Norilsk’s Botswana mine reports stable sales, group optimistic about market trends

  • Monday, April 21, 2014
  • Source:ferro-alloys.com

  • Keywords:Norilsk
[Fellow]Norilsk expects that the Indonesian decree banning the export of unprocessed ore, signed by the country’s President in January, will result in the current oversupply in the nickel market coming to an end.

Russian major mining group MMC Norilsk Nickel, the world number one producer of nickel and palladium and a major producer of copper and platinum (with cobalt, gold, iridium, rhodium, ruthenium, selenium, silver, sulphur and tellurium as byproducts), has reported that sales (in terms of physical volumes) by its Botswana operation remained stable last year. Norilsk’s presence in Botswana takes the form of an 85% share in Tati Nicke and 15% held by the Botswana government.

 

In each of the financial years (FY) 2012 and 2013, Tati’s nickel sales came to 7 000 t and its copper sales were 5 000 t. The group’s total nickel production (including Botswana but excluding South Africa) was 286 000 t in FY 2013 (a decline of 2.4%, compared with FY 2012) while total copper production was 370 000 t (a rise of 3.4% over FY 2012).

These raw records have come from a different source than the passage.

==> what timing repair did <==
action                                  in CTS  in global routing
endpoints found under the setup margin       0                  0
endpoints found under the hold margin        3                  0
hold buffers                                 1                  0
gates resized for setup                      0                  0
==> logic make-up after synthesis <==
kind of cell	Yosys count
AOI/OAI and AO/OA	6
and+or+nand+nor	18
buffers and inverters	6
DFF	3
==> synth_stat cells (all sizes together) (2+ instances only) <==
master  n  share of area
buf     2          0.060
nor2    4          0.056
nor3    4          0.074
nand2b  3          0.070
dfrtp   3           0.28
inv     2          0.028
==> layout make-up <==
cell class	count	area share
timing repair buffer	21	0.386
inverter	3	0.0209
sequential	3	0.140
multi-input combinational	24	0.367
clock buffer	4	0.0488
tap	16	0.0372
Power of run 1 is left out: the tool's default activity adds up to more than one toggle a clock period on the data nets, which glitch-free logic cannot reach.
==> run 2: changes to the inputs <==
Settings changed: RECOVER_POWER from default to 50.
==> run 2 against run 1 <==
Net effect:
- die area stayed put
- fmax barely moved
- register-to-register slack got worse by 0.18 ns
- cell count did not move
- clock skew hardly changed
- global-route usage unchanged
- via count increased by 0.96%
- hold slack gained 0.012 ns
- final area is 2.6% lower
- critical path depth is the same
**src/rtl/core/saria_pkg.sv**
```systemverilog
// shared constants, codes and types for the sorted array insert/remove unit
package saria_pkg;

  localparam int CAPACITY = 16;
  localparam int OCC_W    = $clog2(CAPACITY + 1);
  localparam int VAL_W    = 32;
  localparam int CMD_W    = 2;
  localparam int ST_W     = 2;
  localparam int CNT_W    = 5;

  localparam logic [CMD_W-1:0] CMD_INSERT = 2'd0;
  localparam logic [CMD_W-1:0] CMD_REMOVE = 2'd1;
  localparam logic [CMD_W-1:0] CMD_CLEAR  = 2'd2;

  localparam logic [ST_W-1:0] ST_DONE     = 2'd0;
  localparam logic [ST_W-1:0] ST_FULL     = 2'd1;
  localparam logic [ST_W-1:0] ST_EMPTY    = 2'd2;
  localparam logic [ST_W-1:0] ST_NOTFOUND = 2'd3;

  typedef logic signed [VAL_W-1:0] value_t;

  // write strobes broadcast to every cell
  typedef struct packed {
    logic ins;
    logic rem;
  } cell_ctl_t;

endpackage

```
**src/rtl/core/saria_cell.sv**
```systemverilog
// one storage cell of the sorted chain: compares against the key and shifts with neighbors
module saria_cell (
  input  logic                clk,
  input  saria_pkg::cell_ctl_t ctl,
  input  saria_pkg::value_t   key,
  input  logic                occupied,
  input  logic                lo_ins_here,
  input  saria_pkg::value_t   lo_entry,
  input  saria_pkg::value_t   hi_entry,
  output saria_pkg::value_t   entry,
  output logic                ins_here,
  output logic                match
);

  saria_pkg::value_t entry_r;
  saria_pkg::value_t entry_nxt;
  logic              ge;

  assign ge       = occupied && (entry_r >= key);
  // unoccupied cell or entry not below the key: insertion point or beyond
  assign ins_here = !occupied || ge;
  assign match    = occupied && (entry_r == key);
  assign entry    = entry_r;

  always_comb begin
    entry_nxt = entry_r;
    if (ctl.ins && ins_here) begin
      entry_nxt = lo_ins_here ? lo_entry : key;
    end else if (ctl.rem && ge) begin
      // every occupied cell at or after the first match pulls from above
      entry_nxt = hi_entry;
    end
  end

  always_ff @(posedge clk) begin
    entry_r <= entry_nxt;
  end

endmodule

```
**src/rtl/core/sorted_array_insert_remove_unit.sv**
```systemverilog
// Sorted array of signed 32-bit values kept as a chain of compare-and-shift cells.
// Every cell compares its entry with the command value in parallel and takes its own
// word, its lower or upper neighbor's word or the command value; insert, remove and
// clear take effect at the accepting edge. One command is accepted per cycle while
// the result register is free or being drained. Each command yields one result item
// with a status and the new count. Capacity is saria_pkg::CAPACITY; a full insert or
// a missing value leaves the array unchanged. No clearing pass is needed after reset.
module sorted_array_insert_remove_unit (
  input  logic        clk,
  input  logic        rst_n,
  input  logic        in_tvalid,
  output logic        in_tready,
  input  logic [31:0] in_tdata,   // [31:0] value
  input  logic [1:0]  in_tuser,   // [1:0] cmd
  output logic        out_tvalid,
  input  logic        out_tready,
  output logic [7:0]  out_tdata,  // [4:0] count, [7:5] zero
  output logic [1:0]  out_tuser   // [1:0] status
);

  localparam int N = saria_pkg::CAPACITY;

  logic [saria_pkg::OCC_W-1:0] occ_r, occ_nxt;
  logic                        out_valid_r;
  logic [saria_pkg::ST_W-1:0]  status_r, status_nxt;
  logic [saria_pkg::CNT_W-1:0] count_r;

  saria_pkg::cell_ctl_t ctl;
  saria_pkg::value_t    key;
  saria_pkg::value_t    entries [N];
  logic [N-1:0]         ins_vec;
  logic [N-1:0]         match_vec;
  logic                 accept;
  logic                 full;
  logic                 empty;
  logic                 found;

  assign key       = $signed(in_tdata);
  assign in_tready = !out_valid_r || out_tready;
  assign accept    = in_tvalid && in_tready;
  assign full      = (occ_r == saria_pkg::OCC_W'(N));
  assign empty     = (occ_r == '0);
  assign found     = |match_vec;

  always_comb begin
    occ_nxt    = occ_r;
    status_nxt = saria_pkg::ST_DONE;
    ctl        = '0;
    unique case (in_tuser)
      saria_pkg::CMD_INSERT: begin
        if (full) begin
          status_nxt = saria_pkg::ST_FULL;
        end else begin
          ctl.ins = accept;
          occ_nxt = occ_r + 1'b1;
        end
      end
      saria_pkg::CMD_REMOVE: begin
        if (empty) begin
          status_nxt = saria_pkg::ST_EMPTY;
        end else if (!found) begin
          status_nxt = saria_pkg::ST_NOTFOUND;
        end else begin
          ctl.rem = accept;
          occ_nxt = occ_r - 1'b1;
        end
      end
      saria_pkg::CMD_CLEAR: begin
        occ_nxt = '0;
      end
      default: begin
        occ_nxt = occ_r;
      end
    endcase
  end

  genvar gi;
  generate
    for (gi = 0; gi < N; gi++) begin : g_cell
      logic              lo_ins;
      saria_pkg::value_t lo_ent;
      saria_pkg::value_t hi_ent;

      if (gi == 0) begin : g_lo_edge
        assign lo_ins = 1'b0;
        assign lo_ent = key;
      end else begin : g_lo
        assign lo_ins = ins_vec[gi-1];
        assign lo_ent = entries[gi-1];
      end

      if (gi == N - 1) begin : g_hi_edge
        assign hi_ent = entries[gi];
      end else begin : g_hi
        assign hi_ent = entries[gi+1];
      end

      saria_cell u_cell (
        .clk         (clk),
        .ctl         (ctl),
        .key         (key),
        .occupied    (saria_pkg::OCC_W'(gi) < occ_r),
        .lo_ins_here (lo_ins),
        .lo_entry    (lo_ent),
        .hi_entry    (hi_ent),
        .entry       (entries[gi]),
        .ins_here    (ins_vec[gi]),
        .match       (match_vec[gi])
      );
    end
  endgenerate

  always_ff @(posedge clk) begin
    if (!rst_n) begin
      occ_r       <= '0;
      out_valid_r <= 1'b0;
    end else begin
      if (accept) begin
        occ_r       <= occ_nxt;
        out_valid_r <= 1'b1;
      end else if (out_tready) begin
        out_valid_r <= 1'b0;
      end
    end
  end

  always_ff @(posedge clk) begin
    if (accept) begin
      status_r <= status_nxt;
      count_r  <= saria_pkg::CNT_W'(occ_nxt);
    end
  end

  assign out_tvalid = out_valid_r;
  assign out_tuser  = status_r;
  assign out_tdata  = {3'b000, count_r};

`ifndef SYNTHESIS
  a_occ_bound: assert property (@(posedge clk) disable iff (!rst_n)
    occ_r <= saria_pkg::OCC_W'(N))
    else $error("occupancy above capacity");

  // sorted contents: the insertion boundary rises at most once along the chain
  a_sorted: assert property (@(posedge clk) disable iff (!rst_n)
    $onehot0(ins_vec & ~{ins_vec[N-2:0], 1'b0}))
    else $error("chain not in ascending order");

  a_rem_dec: assert property (@(posedge clk) disable iff (!rst_n)
    ctl.rem |=> occ_r == $past(occ_r) - 1'b1)
    else $error("remove did not shrink occupancy");

  a_full_hold: assert property (@(posedge clk) disable iff (!rst_n)
    (accept && in_tuser == saria_pkg::CMD_INSERT && full) |=> $stable(occ_r))
    else $error("full insert changed occupancy");

  a_result: assert property (@(posedge clk) disable iff (!rst_n)
    accept |=> out_tvalid && out_tdata[4:0] == saria_pkg::CNT_W'(occ_r))
    else $error("result missing or count mismatch");
`endif

endmodule
```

Total production (again excluding South Africa) for palladium was 2 645 000 oz (a 1.9% decrease year-on-year) and 651 000 oz (a 2.1% fall as against FY 2012) for platinum. Tati produces palladium and platinum as by-products, but Norilsk did not disclose these production figures.

 

In South Africa, the Russian group holds 50% of Nkomati Nickel, in a joint venture with South Africa’s African Rainbow Minerals. However, in its Full Year Audited Consolidated IFRS Financial Results, Norilsk did not separately list Nkomati’s physical production. The 50% share of the South African operation’s financial results was included in the group’s financial results in the ‘associates’ category. In FY 2013, Norilsk’s associate operations made a profit of $43-million, a turnaround from a loss of $97-million the year before.

 

Last year, the group announced that it would sell its Southern African and all its other international assets by the end of 2016. This process, which is due to start this year, is part of the group’s new strategy, which will see it focus on ‘Tier 1’ assets. The new strategy will also see a clear focus on nickel and the associated copper and platinum-group metals.

 

Norilsk expects that the Indonesian decree banning the export of unprocessed ore, signed by the country’s President in January, will result in the current oversupply in the nickel market coming to an end. The group does not believe that alternative sources of supply will make up for the loss in Indonesian exports, both in terms of quantity and quality. It expects Indonesia to maintain its export ban for some time. As a result, the nickel market should move into balance this year and see a “sizeable” deficit next year. This, in turn, will lead to a recovery in nickel prices this year and next. Last year, the price fell to a four-year low of $13 160/t, with the average London Metals Exchange price for 2013 being 14% below that for 2012.

 

Regarding copper, the group reported that last year saw a small surplus in the production of refined copper. However, the surplus had been higher in 2012. Most of this surplus has been stockpiled by major traders, both within and without China. Expectations of a growing surplus caused copper prices to fall during the first half of 2013, but they stabilised during the second half. The average price for the year was $7 322/t, an 8% decline, compared with 2012.

 

“Palladium market fundamentals remained favourable throughout the year,” states the company in its financial results report. “Exhausted supply from the Russian government’s (Gokhran) stockpile, persistently low output of primary metal, as well as growing industrial demand, resulted in a 13% increase in average price” from $643/oz in 2012 to $725/oz in 2013. “Given the widening structural deficit in the palladium market, we reiterate our views that the current discount of palladium to platinum is not fundamentally justified and, hence, we expect it to narrow going forward.”

 

Last year, the production of platinum plus the recycling of the metal meant that supply exceeded industrial demand, but that was far more than compensated by a “dramatic growth in investor demand”. The result was that a market deficit of 220 000 oz in 2012 became a market deficit of 700 000 oz last year. Yet the 2013 average price for the metal was, at $1 487/oz, 4% down on 2012. “Considering the magnitude of operating losses and labour issues facing South African miners – the main producers of platinum – we believe platinum traded below its fundamental value throughout the year.”

 

Ongoing strikes in South Africa and strong growth in the Chinese motor vehicle market “suggest” that both the palladium and platinum market deficits will further increase this year. In addition, Norilsk expects investment demand to grow this year.